Missas em latim e rituais antigos - 2

O prometido é devido. E cá venho hoje escrever sobre a liturgia na tradição dominicana. A liturgia é um dos principais elementos da nossa vida. Normalmente classificamos em quatro estes elementos que nos definem: a vida comum, a celebração solene da liturgia, o estudo da verdade, as observâncias regulares e a pregação.
Nas nossas constituições vem logo no primeiro número sobre a liturgia que São Domingos quis que a celebração solene e comunitária da liturgia fosse uma das principais funções da nossa vocação (nº 57).
E é neste ambiente que os dominicanos celebram a liturgia: em comum e de uma forma solene. Quando se diz comum não se diz todos - não somos monges - e quando se diz solene também não quer dizer que seja sempre com incenso ou sempre missa cantada. O que torna a nossa liturgia solene é que ela seja glorificação a Deus e intercessão pelas necessidades da Igreja e do mundo. E isto fazêmo-lo em união com a Igreja.
Daí que não tenha sentido manter um rito próprio, por vários motivos. Um dominicano especialista em liturgia (González Fuente)aponta dois: (1) o rito dominicano não foi "criado" pelos dominicanos. Era a celebração de um rito comum da idade média, difundido em França, com algumas influências orientais; (2) uma vez que a intenção do Concílio era a de recuperar as celebrações litúrgicas dos primeiros cristãos não fazia sentido que os dominicanos mantivessem um rito medieval que, na sua prática, contradizia a teologia litúrgica em acções como preparar as oferendas durante a proclamação das leituras, a prostração dos frades na oração eucarística, todos os dias!...

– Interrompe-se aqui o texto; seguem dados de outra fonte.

==> src/rtl/sfp_pkg.sv <==
package sfp_pkg;

   typedef enum logic [2:0] {
      ST_IDLE,
      ST_ALIGN,
      ST_ADD,
      ST_FIX,
      ST_NORM,
      ST_ROUND,
      ST_CHECK,
      ST_DONE
   } sfp_state_e;

endpackage

==> src/rtl/sfp_align_step.sv <==
// One alignment step: shift the fraction with the smaller exponent right.
module sfp_align_step #(
   parameter int IW = 7,
   parameter int XW = 6
) (
   input  logic signed [IW-1:0] fa_i,
   input  logic signed [IW-1:0] fb_i,
   input  logic signed [XW-1:0] ea_i,
   input  logic signed [XW-1:0] eb_i,
   output logic signed [IW-1:0] fa_o,
   output logic signed [IW-1:0] fb_o,
   output logic signed [XW-1:0] ea_o,
   output logic signed [XW-1:0] eb_o,
   output logic                 done_o
);

   always_comb begin
      fa_o   = fa_i;
      fb_o   = fb_i;
      ea_o   = ea_i;
      eb_o   = eb_i;
      done_o = (fa_i == '0) || (fb_i == '0) || (ea_i == eb_i);
      if (!done_o) begin
         if (ea_i < eb_i) begin
            fa_o = fa_i >>> 1;
            ea_o = ea_i + XW'(1);
         end else begin
            fb_o = fb_i >>> 1;
            eb_o = eb_i + XW'(1);
         end
      end
   end

endmodule

==> src/rtl/sfp_post_step.sv <==
// Classification and candidate next values for the post-add steps.
module sfp_post_step #(
   parameter int IW = 7,
   parameter int XW = 6,
   parameter int EW = 4,
   parameter int GW = 2
) (
   input  logic signed [IW-1:0] s_i,
   input  logic signed [XW-1:0] e_i,
   output logic                 zero_o,
   output logic                 fovf_o,
   output logic                 unnorm_o,
   output logic                 emin_o,
   output logic signed [IW-1:0] rsh_s_o,
   output logic signed [XW-1:0] rsh_e_o,
   output logic signed [IW-1:0] lsh_s_o,
   output logic signed [XW-1:0] lsh_e_o,
   output logic signed [IW-1:0] rnd_s_o
);

   localparam int EMIN_I = -(1 << (EW - 1));

   assign zero_o   = (s_i == '0);
   assign fovf_o   = s_i[IW-1] ^ s_i[IW-2];
   assign unnorm_o = (s_i[IW-2] == s_i[IW-3]);
   assign emin_o   = (e_i == XW'(EMIN_I));
   assign rsh_s_o  = s_i >>> 1;
   assign rsh_e_o  = e_i + XW'(1);
   assign lsh_s_o  = s_i <<< 1;
   assign lsh_e_o  = e_i - XW'(1);

   generate
      if (GW > 0) begin : g_round
         logic signed [IW-1:0] biased;
         assign biased  = s_i + IW'(1 << (GW - 1));
         assign rnd_s_o = {biased[IW-1:GW], {GW{1'b0}}};
      end else begin : g_trunc
         assign rnd_s_o = s_i;
      end
   endgenerate

endmodule

==> src/rtl/sfp_adder.sv <==
module sfp_adder
   import sfp_pkg::*;
#(
   parameter int FW = 4,
   parameter int EW = 4,
   parameter int GW = 2
) (
   input  logic          clk,
   input  logic          rst_n,
   input  logic          start,
   input  logic [FW-1:0] a_frac,
   input  logic [EW-1:0] a_exp,
   input  logic [FW-1:0] b_frac,
   input  logic [EW-1:0] b_exp,
   output logic [FW-1:0] sum_frac,
   output logic [EW-1:0] sum_exp,
   output logic          done,
   output logic          ovf,
   output logic          unf
);

   localparam int IW     = FW + 1 + GW;
   localparam int XW     = EW + 2;
   localparam int EMIN_I = -(1 << (EW - 1));
   localparam int EMAX_I = (1 << (EW - 1)) - 1;

   initial begin
      assert (FW >= 2) else $error("sfp_adder: FW must be at least 2");
      assert (EW >= 2) else $error("sfp_adder: EW must be at least 2");
      assert (GW <= 8) else $error("sfp_adder: GW must not exceed 8");
   end

   sfp_state_e           state;
   logic signed [IW-1:0] fa, fb;
   logic signed [XW-1:0] ea, eb;

   logic signed [IW-1:0] al_fa, al_fb;
   logic signed [XW-1:0] al_ea, al_eb;
   logic                 al_done;

   logic                 po_zero, po_fovf, po_unnorm, po_emin;
   logic signed [IW-1:0] po_rsh_s, po_lsh_s, po_rnd_s;
   logic signed [XW-1:0] po_rsh_e, po_lsh_e;

   sfp_align_step #(.IW(IW), .XW(XW)) u_align (
      .fa_i(fa), .fb_i(fb), .ea_i(ea), .eb_i(eb),
      .fa_o(al_fa), .fb_o(al_fb), .ea_o(al_ea), .eb_o(al_eb),
      .done_o(al_done)
   );

   sfp_post_step #(.IW(IW), .XW(XW), .EW(EW), .GW(GW)) u_post (
      .s_i(fa), .e_i(ea),
      .zero_o(po_zero), .fovf_o(po_fovf), .unnorm_o(po_unnorm),
      .emin_o(po_emin),
      .rsh_s_o(po_rsh_s), .rsh_e_o(po_rsh_e),
      .lsh_s_o(po_lsh_s), .lsh_e_o(po_lsh_e),
      .rnd_s_o(po_rnd_s)
   );

   assign done = (state == ST_DONE);

   always_ff @(posedge clk) begin
      if (!rst_n) begin
         state    <= ST_IDLE;
         fa       <= '0;
         fb       <= '0;
         ea       <= '0;
         eb       <= '0;
         sum_frac <= '0;
         sum_exp  <= EW'(EMIN_I);
         ovf      <= 1'b0;
         unf      <= 1'b0;
      end else begin
         case (state)
            ST_IDLE: begin
               if (start) begin
                  fa    <= IW'($signed(a_frac)) <<< GW;
                  fb    <= IW'($signed(b_frac)) <<< GW;
                  ea    <= XW'($signed(a_exp));
                  eb    <= XW'($signed(b_exp));
                  ovf   <= 1'b0;
                  unf   <= 1'b0;
                  state <= ST_ALIGN;
               end
            end
            ST_ALIGN: begin
               fa <= al_fa;
               fb <= al_fb;
               ea <= al_ea;
               eb <= al_eb;
               if (al_done) state <= ST_ADD;
            end
            ST_ADD: begin
               fa <= fa + fb;
               if (fa == '0) ea <= eb;
               state <= ST_FIX;
            end
            ST_FIX: begin
               if (po_zero) begin
                  sum_frac <= '0;
                  sum_exp  <= EW'(EMIN_I);
                  state    <= ST_DONE;
               end else begin
                  if (po_fovf) begin
                     fa <= po_rsh_s;
                     ea <= po_rsh_e;
                  end
                  state <= ST_NORM;
               end
            end
            ST_NORM: begin
               if (!po_unnorm) begin
                  state <= ST_ROUND;
               end else if (po_emin) begin
                  sum_frac <= '0;
                  sum_exp  <= EW'(EMIN_I);
                  unf      <= 1'b1;
                  state    <= ST_DONE;
               end else begin
                  fa <= po_lsh_s;
                  ea <= po_lsh_e;
               end
            end
            ST_ROUND: begin
               fa    <= po_rnd_s;
               state <= ST_CHECK;
            end
            ST_CHECK: begin
               if (po_fovf || po_unnorm) begin
                  state <= ST_FIX;
               end else begin
                  sum_frac <= fa[IW-2 -: FW];
                  sum_exp  <= ea[EW-1:0];
                  ovf      <= (ea > XW'(EMAX_I));
                  state    <= ST_DONE;
               end
            end
            ST_DONE: begin
               if (!start) state <= ST_IDLE;
            end
            default: state <= ST_IDLE;
         endcase
      end
   end

endmodule

==> config.mk <==
export PLATFORM = sky130hd
export DESIGN_NAME = sfp_adder
export DESIGN_NICKNAME = d
export VERILOG_FILES = /design/src/rtl/sfp_pkg.sv /design/src/rtl/sfp_align_step.sv /design/src/rtl/sfp_post_step.sv /design/src/rtl/sfp_adder.sv
export SDC_FILE = /design/constraint.sdc
export NUM_CORES = 1
export LEC_CHECK = 0
export BUFFER_PORTS_ARGS = -buffer_cell sky130_fd_sc_hd__buf_4
export CAP_MARGIN = 20
export CORE_ASPECT_RATIO = 1.2
export CORE_MARGIN = 2
export CORE_UTILIZATION = 35
export DETAILED_ROUTE_END_ITERATION = 10
export PLACE_DENSITY = 0.51
export SLEW_MARGIN = 10
export SYNTH_ARGS = -nofsm -noshare
export SYNTH_HDL_FRONTEND = slang
export SYNTH_SLANG_ARGS = --single-unit
==> constraint.sdc <==
create_clock -name clk -period 5.4 [get_ports clk]
set_input_delay 1.08 -clock clk [delete_from_list [all_inputs] [get_ports clk]]
set_output_delay 1.08 -clock clk [all_outputs]
set_load 0.02 [all_outputs]
======== Word level (Yosys, flattened, before mapping) ========
Index checks and enable logic that the tools add are counted.
operators by class
  $add $sub $neg .......................... 5
  magnitude comparators ................... 2
  equal/unequal tests ..................... 25
  muxes and demuxes ....................... 49
  bitwise gates (word level) .............. 3
  reductions and logical operators ........ 22
operators with widths
  cell                   number
  $mux W6                17
  $pmux W7 S6            1
  $mux W4                8
  $pmux W6 S5            1
  $mux W7                4
  $ne A2 B2 Y1 const B   13
  $pmux W3 S8            1
  $pmux W4 S3            2
  $mux W3                6
  $logic_not A7 Y1       2
  $pmux W7 S2            1
  $add A6 B2 Y6 const B  2
  $eq A3 B3 Y1 const B   4
  $pmux W6 S2            1
  $reduce_and A4 Y1      3
  $reduce_and A9 Y1      1
  $reduce_and A8 Y1      1
  $add A7 B3 Y7 const B  1
  $add A7 B7 Y7          1
  $eq A3 B2 Y1 const B   2
  $eq A6 B4 Y1 const B   1
  $eq A6 B6 Y1           1
  $gt A6 B4 Y1 const B   1
  $lt A6 B6 Y1           1
  20 further kinds       30
word-level totals
  flip-flop bits (word level) ............. 39
  input bits .............................. 19
  word-level logic and storage cells ...... 117

======== Longest topological paths before layout ========
Gate-level depths: netlist of the first run.
  depth after elaboration ................. 5
  depth in mapped cells ................... 11

======== Modules after synthesis ========
From an unflattened synthesis of the first run, not the netlist that was laid out.
second synthesis, totals
  cells, all modules ...................... 468
  area total of the unflattened synthesis .. 3757.4 µm²
by module, submodules not included
  module          times used  cells an instance  area an instance (µm²)  sequential area each (µm²)
  sfp_adder       1           332                2695.1                  780.7
  sfp_align_step  1           78                 628.1                   0.0
  sfp_post_step   1           58                 434.2                   0.0

======== Worst setup path before layout of the first run ========
OpenSTA, ideal clock, no wires.
  kind .................................... register to output
  start ................................... register state[2]
  end ..................................... output port done
  data arrival time ....................... 1523 ps
  path slack .............................. 2797 ps
  stages on the path, launching flop included .. 5
  path buffers ............................ 3
  path through ............................ dfxtp_1 clkbuf_1 clkbuf_1 buf_1 and3_1
on the way
  word-level cells in the longest chain between the ends .. 1
RTL lines
  element                   RTL line         source
  start: declaration        sfp_adder.sv:33  sfp_state_e state;
  start signal: assignment  sfp_adder.sv:64  state <= ST_IDLE;
  start signal: assignment  sfp_adder.sv:83  state <= ST_ALIGN;
  start signal: assignment  sfp_adder.sv:91  if (al_done) state <= ST_ADD;
  $eq A3 B3 Y1              sfp_adder.sv:60  assign done = (state == ST_DONE);
  end: declaration          sfp_adder.sv:17  output logic done,
No other way between the ends.

======== Worst setup path in the final report of the first run ========
  start ................................... register state[1]
  end ..................................... register ea[5]
on the way
  word-level cells in the longest chain between the ends .. 3
  elaborated cells on any way between the ends .. 16
  classes of those cells .................. 12 x eq/ne; 1 x mux; 3 x reduce/logical
RTL lines
  element                                                            RTL line          source
  $eq A3 B3 Y1, or another cell as far along                         sfp_adder.sv:74   case (state)
  $reduce_bool A5 Y1 (no source line), or another cell as far along  -
  $reduce_and A9 Y1 (no source line)                                 -
  end signal: assignment                                             sfp_adder.sv:79   ea <= XW'($signed(a_exp));
  end signal: assignment                                             sfp_adder.sv:89   ea <= al_ea;
  end signal: assignment                                             sfp_adder.sv:106  ea <= po_rsh_e;
  end: declaration                                                   sfp_adder.sv:35   logic signed [XW-1:0] ea, eb;
Several ways; a longest one is shown, not always the timed one.
A chain may end at the register's enable or synchronous reset.

==> results of run 1 <==
[cells by family (layout without fill, tap and decap cells)]
| group | Yosys count | after routing | synth area share [%] |
|---|---|---|---|
| AOI/OAI and AO/OA | 124 | 124 | 27.64 |
| xor gates and xnor gates | 13 | 13 | 3.748 |
| adders and majority gates | 19 | 19 | 8.073 |
| buffers and inverters | 43 | 57 | 6.013 |
| DFF | 39 | 39 | 25.70 |
| muxes | 12 | 12 | 4.160 |
| and+or+nand+nor | 151 | 151 | 24.67 |
[power groups by stage]
| stage | Combinational, uW | Clock (uW) | Sequential [uW] |
|---|---|---|---|
| finish | 1160 | 206 | 521 |
| global route | 1300 | 220 | 535 |
| CTS | 1150 | 213 | 521 |
| detailed placement | 1150 | 0 | 527 |
| global placement | 1140 | 0 | 528 |
| floorplan | 968 | 0 | 422 |
[cells in the final DEF, fill, tap and decap left out, types with 6 or more instances in the layout]
| cell type | instances |
|---|---|
| a21oi_1 | 30 |
| o21ai_0 | 25 |
| inv_1 | 14 |
| ha_1 | 18 |
| buf_4 | 31 |
| nand2b_1 | 7 |
| nor2b_1 | 7 |
| nor4_1 | 7 |
| mux2i_1 | 7 |
| a22oi_1 | 9 |
| xnor2_1 | 9 |
| nor2_1 | 39 |
| nand2_1 | 44 |
| o211ai_1 | 6 |
| nor3_1 | 7 |
| nand3_1 | 14 |
| dfxtp_1 | 39 |
[per-layer routing]
layer | vias to the layer above | track usage [%]
met3 | 12 | 2.873
met5 | - | 0
met2 | 58 | 34.43
met4 | 0 | 6.610
met1 | 1462 | 26.19
li1 | 1514 | -
[per-stage QoR]
stage / utilization, % / setup slack (ns)
4_1_cts: 39.67 / 2.261
5_1_grt: 39.82 / 2.206
2_1_floorplan: - / 2.797
3_5_place_dp: 38.68 / 2.283
3_3_place_gp: 38.68 / 2.376
6_report: 39.82 / 2.333
[layout make-up]
cell class,count,area (sq um)
clock buffers,6,72.57
clock inverters,2,12.51
fillers,936,5126
inverters,16,60.06
multi-input cells,319,2074
flip-flops and latches,39,780.7
well taps,117,146.4
repair buffers,33,245.2
[flip-flops by register name (all words and copies together) (netlist names)]
| name | cells |
|---|---|
| ea | 6 |
| eb | 6 |
| fa | 7 |
| fb | 7 |
| ovf | 1 |
| state | 3 |
| sum_exp | 4 |
| sum_frac | 4 |
| unf | 1 |
[final timing paths]
path,depth (start not counted),endpoint,slack [ns],start
worst max-delay path,9,ea[5],2.33,state[1]
worst min-delay path,2,sum_frac[1],0.51,sum_frac[1]
worst max register to register,9,ea[5],2.33,state[1]
worst min register to register,2,sum_frac[1],0.51,sum_frac[1]
[critical path, delay by kind of cell (launching register included)]
family	cells	cell delay [ns]
fa+ha+maj	1	0.34
mux	1	0.32
buf+inv	1	0.10
simple gates	4	1.08
compound gates	2	0.14
flops	1	0.94
==> flow_summary.ini, run 1 <==
[run_status]
status = finished clean

[drt]
top_layer_used = met4
drtAntennaViolNets = 0
wl_met1_um = 4181
dr.pass1.iters = 5
post-route-drc-count = 0
finalWirelength_um = 9261
vias_per_cell = 5.726
wl_met3_um = 277
met2WireLength_um = 4621
route.vias.total = 3046
wl_per_cell_um = 17.41
drt_iter0_drc = 153

[logic_synthesis]
synth_edf_count = 0
netlist_area_sq_um = 3038
netlist_instances = 401
yosys.area.top_type = dfxtp_1
synth.most_common_cell = nand2_1
synth_nets = 439
ys.flop_type = dfxtp_1
avgSynthCellArea_sq_um = 7.576
synth_top_cells_by_area = dfxtp_1 (26%), ha_1 (7.4%), nand2_1 (5.4%)
synth_top_area_share_pct = 25.70
yosys_warnings = 0
ys_types = 62
seq_area_frac_synth_pct = 25.70
ys_async_sr_fraction_pct = 0
ys_ff_latch = 39
ys_top_cells_by_count = nand2_1 (44), dfxtp_1 (39), nor2_1 (39), a21oi_1 (30), o21ai_0 (25)

[cts]
ctsResizeCount = 0
ctsRootBufferMaster = clkbuf_8
ctsHoldBuffers = 0
cts_sinks = 39
cts_tree = yes
cts_buffers = 5
post_cts_buffers = 0
h-tree-depth = 2
clockBufferDepth = 2
cts.clk_slew.worst_paths_ns = 0.09
clk_latency_ns = 0.30

[cells_and_area]
finalNonFillerCells = 532
drive_gt1_share_pct = 13.98
final_cell_area_sq_um = 3392
antennaDiodeCount = 0
final_net_count = 452
syn_to_final_growth_pct = 11.66

[sta]
fin_hold_ws_ns = 0.5070
hold_viol = 0
finalCriticalPeriod_ns = 3.067
worst_pin_slew_ns = 0.9263
rsz0062_at_grt = no
clock.fmax_mhz = 326.0
relSlewSlack_pct = 38.16
min_period_over_period_pct = 56.80
finalClockSkew_ns = 0.009007
setup_viol = 0
setup_tns_ns = 0
slew_viol_final = 0

[setup_path]
crit_type = reg2reg
max_stage_delay_ns = 0.94
path_max_fanout = 28
critPathArrivalTime_ns = 3.24
cp_slowest_cell = dfxtp_1
critPathCaptureType = flip-flop
crit_path_start_kind = flip-flop
cp_data_required_time_ns = 5.57
worstPathCellList = or3b_1, inv_1, ha_1, or3b_2, o221ai_1, or3_1, mux2_2, nand3_1, a21oi_1

[placement]
port-buffer-count = 29
gp_congestion = 0.8257
dp_hpwl_um = 6731
dp.cells = 522
placed_cell_area_sq_um = 3294

[floorplan]
core_area_sq_um = 8518
rows = 37
pin_count = 30
start_util_pct = 35.66
dieArea_sq_um = 9444
die_w_um = 89.05
die_h_um = 106.1

[global_routing]
grt_first_pass_wirelength_um = 14900
antenna_found_initial = 0
grt_use_total_pct = 20.34
grt_max_degree = 44
first_global_vias = 2887
grt_overflow = 0

[pwr]
p_comb_share_pct = 61.5
peakVddDrop_mv = 0.2485
power_leakage_uw = 0.001293
totalPowerFinal_uw = 1889
power.density_nw_per_um2 = 557.0
p_clk_share_pct = 10.9
intPower_uw = 910.4
swShare_pct = 51.82
p_switching_uw = 979.1
seqPwrFrac_pct = 27.6

[flow_run]
drv_cap = 0

[hold_path]
hp-class = reg2reg
Power figures use the tool's default switching activity.
==> inputs of run 2 (changes only) <==
Settings changed: ABC_AREA set to 1, PLACE_DENSITY 0.51 to 0.53.
Clock period 5.4 ns to 2.8 ns, I/O delays scaled along.
==> run 2 against run 1 <==
- hold slack worse by 0.022 ns
- setup slack worse by 1.8 ns
- clock power up 90%
- via count up 3.6%
- critical path depth up 1
- synthesized cell count up 26%
- routed wire length down 4.7%
- final cell count up 22%
- maximum frequency up 36%
- critical path type unchanged
- largest cell class unchanged
- largest power group unchanged
==> flow_summary.ini, run 2 <==
[run_status]
status = finished clean

[logic_synthesis]
yosys_warnings = 0
synth_nets = 545
ys_top_cells_by_count = nand2_1 (120), nor2_1 (77), inv_1 (62), dfxtp_1 (39), nand3_1 (32)
ys_types = 44
ys_async_sr_fraction_pct = 0
netlist_instances = 507
synth.most_common_cell = nand2_1
netlist_area_sq_um = 3156
synth_top_cells_by_area = dfxtp_1 (25%), nand2_1 (14%), nor2_1 (9.2%)
synth_edf_count = 0
seq_area_frac_synth_pct = 24.74
yosys.area.top_type = dfxtp_1
ys.flop_type = dfxtp_1
synth_top_area_share_pct = 24.74
ys_ff_latch = 39
avgSynthCellArea_sq_um = 6.224

[setup_path]
critPathLaunch = fa[4]
timing.rr.start = fa[4]
crit_path_start_kind = flip-flop
reg2reg_slack_ns = 0.55
path_delay_family = simple AND/OR/NAND/NOR gates
critPathArrivalTime_ns = 2.45
max_stage_delay_ns = 0.54
path_max_fanout = 11
reg2reg_depth = 10
regToRegEndpoint = fa[5]
crit_buf_inv = 2
crit_cells = 10
critPathCaptureType = flip-flop
crit_type = reg2reg
cp_data_required_time_ns = 3.00
worstPathCellList = inv_1, ha_1, inv_1, o21ai_1, nor3_2, nand2_1, nor2_2, nand2_1, nor2_1, nor2_1
cp_slowest_cell = dfxtp_1
crit_path_end = fa[5]

[cells_and_area]
final_net_count = 568
final_cell_area_sq_um = 3502
drive_gt1_share_pct = 15.07
layout_common_cells = nand2_1 (120), nor2_1 (77), inv_1 (62), dfxtp_1 (39), nand3_1 (32)
syn_to_final_growth_pct = 10.98
antennaDiodeCount = 0
reg_top3 = fa x7, fb x7
final_common_cell = nand2_1

[sta]
setup_tns_ns = 0
rsz0062_at_grt = no
relSlewSlack_pct = 57.61
worst_pin_slew_ns = 0.6324
hold_viol = 0
finalCriticalPeriod_ns = 2.250
fin_hold_ws_ns = 0.4855
slew_viol_final = 0
clock.fmax_mhz = 444.4
finalClockSkew_ns = 0.007330
setup_viol = 0
min_period_over_period_pct = 80.37

[cts]
cts.clk_slew.worst_paths_ns = 0.08
h-tree-depth = 2
clockBufferDepth = 2
post_cts_buffers = 0
ctsResizeCount = 0
cts_buffers = 5
cts_sinks = 39
ctsHoldBuffers = 0
clk_latency_ns = 0.30
ctsRootBufferMaster = clkbuf_8
cts_tree = yes

[drt]
dr.pass1.iters = 4
finalWirelength_um = 8825
drt_iter0_drc = 153
route.vias.total = 3156
vias_per_cell = 4.870
post-route-drc-count = 0
drtAntennaViolNets = 0
wl_per_cell_um = 13.62

[floorplan]
rows = 37
pin_count = 30
start_util_pct = 36.45
dieArea_sq_um = 9795
die_h_um = 108.0
die_w_um = 90.68
core_area_sq_um = 8657

[flow_run]
drv_cap = 0

[pwr]
peakVddDrop_mv = 0.3415
power_leakage_uw = 0.001708
power.density_nw_per_um2 = 1109

[global_routing]
grt_max_degree = 28
grt_overflow = 0
first_global_vias = 3025
grt_first_pass_wirelength_um = 14840
grt_use_total_pct = 18.53
antenna_found_initial = 0

[placement]
placed_cell_area_sq_um = 3421
gp_congestion = 0.9073
port-buffer-count = 29
dp_hpwl_um = 6773

[hold_path]
hp-class = reg2reg
run 2: cell types whose count changed after synthesis, sizes merged, moves of 8 or more:
cell	change
o21ai	+10
inv	+60
nand2	+86
nand3	+21
clkbuf	-14
nor2	+46
a22oi	-8
run 2: worst min-delay path: cells and delay by family, from the launching register on:
kind | cells | cell delay [ns]
flip-flops | 1 | 0.34
AO/OA/AOI/OAI | 2 | 0.12
run 2: area by class of cell:
class,instances,area [sq um]
Clock buffer,7,76.32
Fill cell,961,5155
Timing Repair Buffer,30,225.2
Multi-Input combinational cell,379,1984
Tap cell,117,146.4
Sequential cell,39,780.7
Inverter,75,284.0
Clock inverter,1,5.005
run 2: logic make-up after synthesis:
kind of cell | Yosys count | synth area share [%]
adders and majority gates | 19 | 7.772
DFF | 39 | 24.74
and+or+nand+nor | 279 | 40.09
xor gates and xnor gates | 4 | 1.110
buffers and inverters | 89 | 12.37
AOI/OAI and AO/OA | 77 | 13.92
run 2: routing by layer:
metal / GRT usage [%] / up-vias / share of wire (%)
met4: 4.505 / 0 / 1.1
met3: 2.160 / 8 / 3.2
met5: 0 / - / 0
met2: 32.52 / 57 / 48
met1: 24.37 / 1417 / 48
li1: - / 1674 / -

Mas poder-se-ia argumentar: mas, então, perde-se a identidade?! E eu responderia: depende. Se identidade se reduz a ritos que contradizem o sentir comum da Igreja, ou a parecer diferente, então não vale a pena mantê-los. Mas nós mantemos a nossa identidade porque temos uma série de livros (Calendário, Missais, Liturgias das Horas, Rituais) próprios dos dominicanos, de onde celebramos quer os santos da nossa Ordem quer as nossas principais celebrações "internas" (tomadas de hábito, profissão, celebração das exéquias...). Isso, sim, identifica-nos: por um lado integra-nos na Igreja à qual pertencemos e, por outro, mostra e valoriza também a nossa tradição ad intra, uma vez que quem vem às nossas celebrações pode acompanhar esta nossa especificidade dominicana.
Termino com uma breve referência ao retorno dos ritos antigos, motivo pelo qual escrevi estes posts. Nem todos, no Concílio Vaticano II, aceitaram as decisões. O caso mais conhecido é o de Mons. Lefebvre, que ao não acatar as reformas do Concílio e, anos mais tarde, ordenar quatro bispos sem mandato papal, se afastou da Igreja, criando a Fraternidade Sacerdotal São Pio X. Não foi só ele nem os dele. Também entre nós, dominicanos, houve frades e monjas que não aceitaram as reformas do Concílio. E, separando-se da Ordem, dizem que são discípulos de São Tomás e de Santa Catarina de Sena.
Normalmente, as críticas que tecem à Igreja do pós-Concílio são sempre as mesmas: crise litúrgica (dizem que as missas do pós-Concílio são protestantes), a secularização, os desvios doutrinais (diálogo ecuménico, salvação...)...
Não tenho grande opinião sobre quem está certo. E a opinião que tenho vale o que vale. No entanto, acho que se estamos no 80 eles ficaram no 8. E creio que se deveria encontrar um meio-termo entre o padre-palhaço e o padre-inacessível. O pior dos argumentos é o de que a "missa à moda antiga" formou muitos santos. Nos tempos que correm também os temos.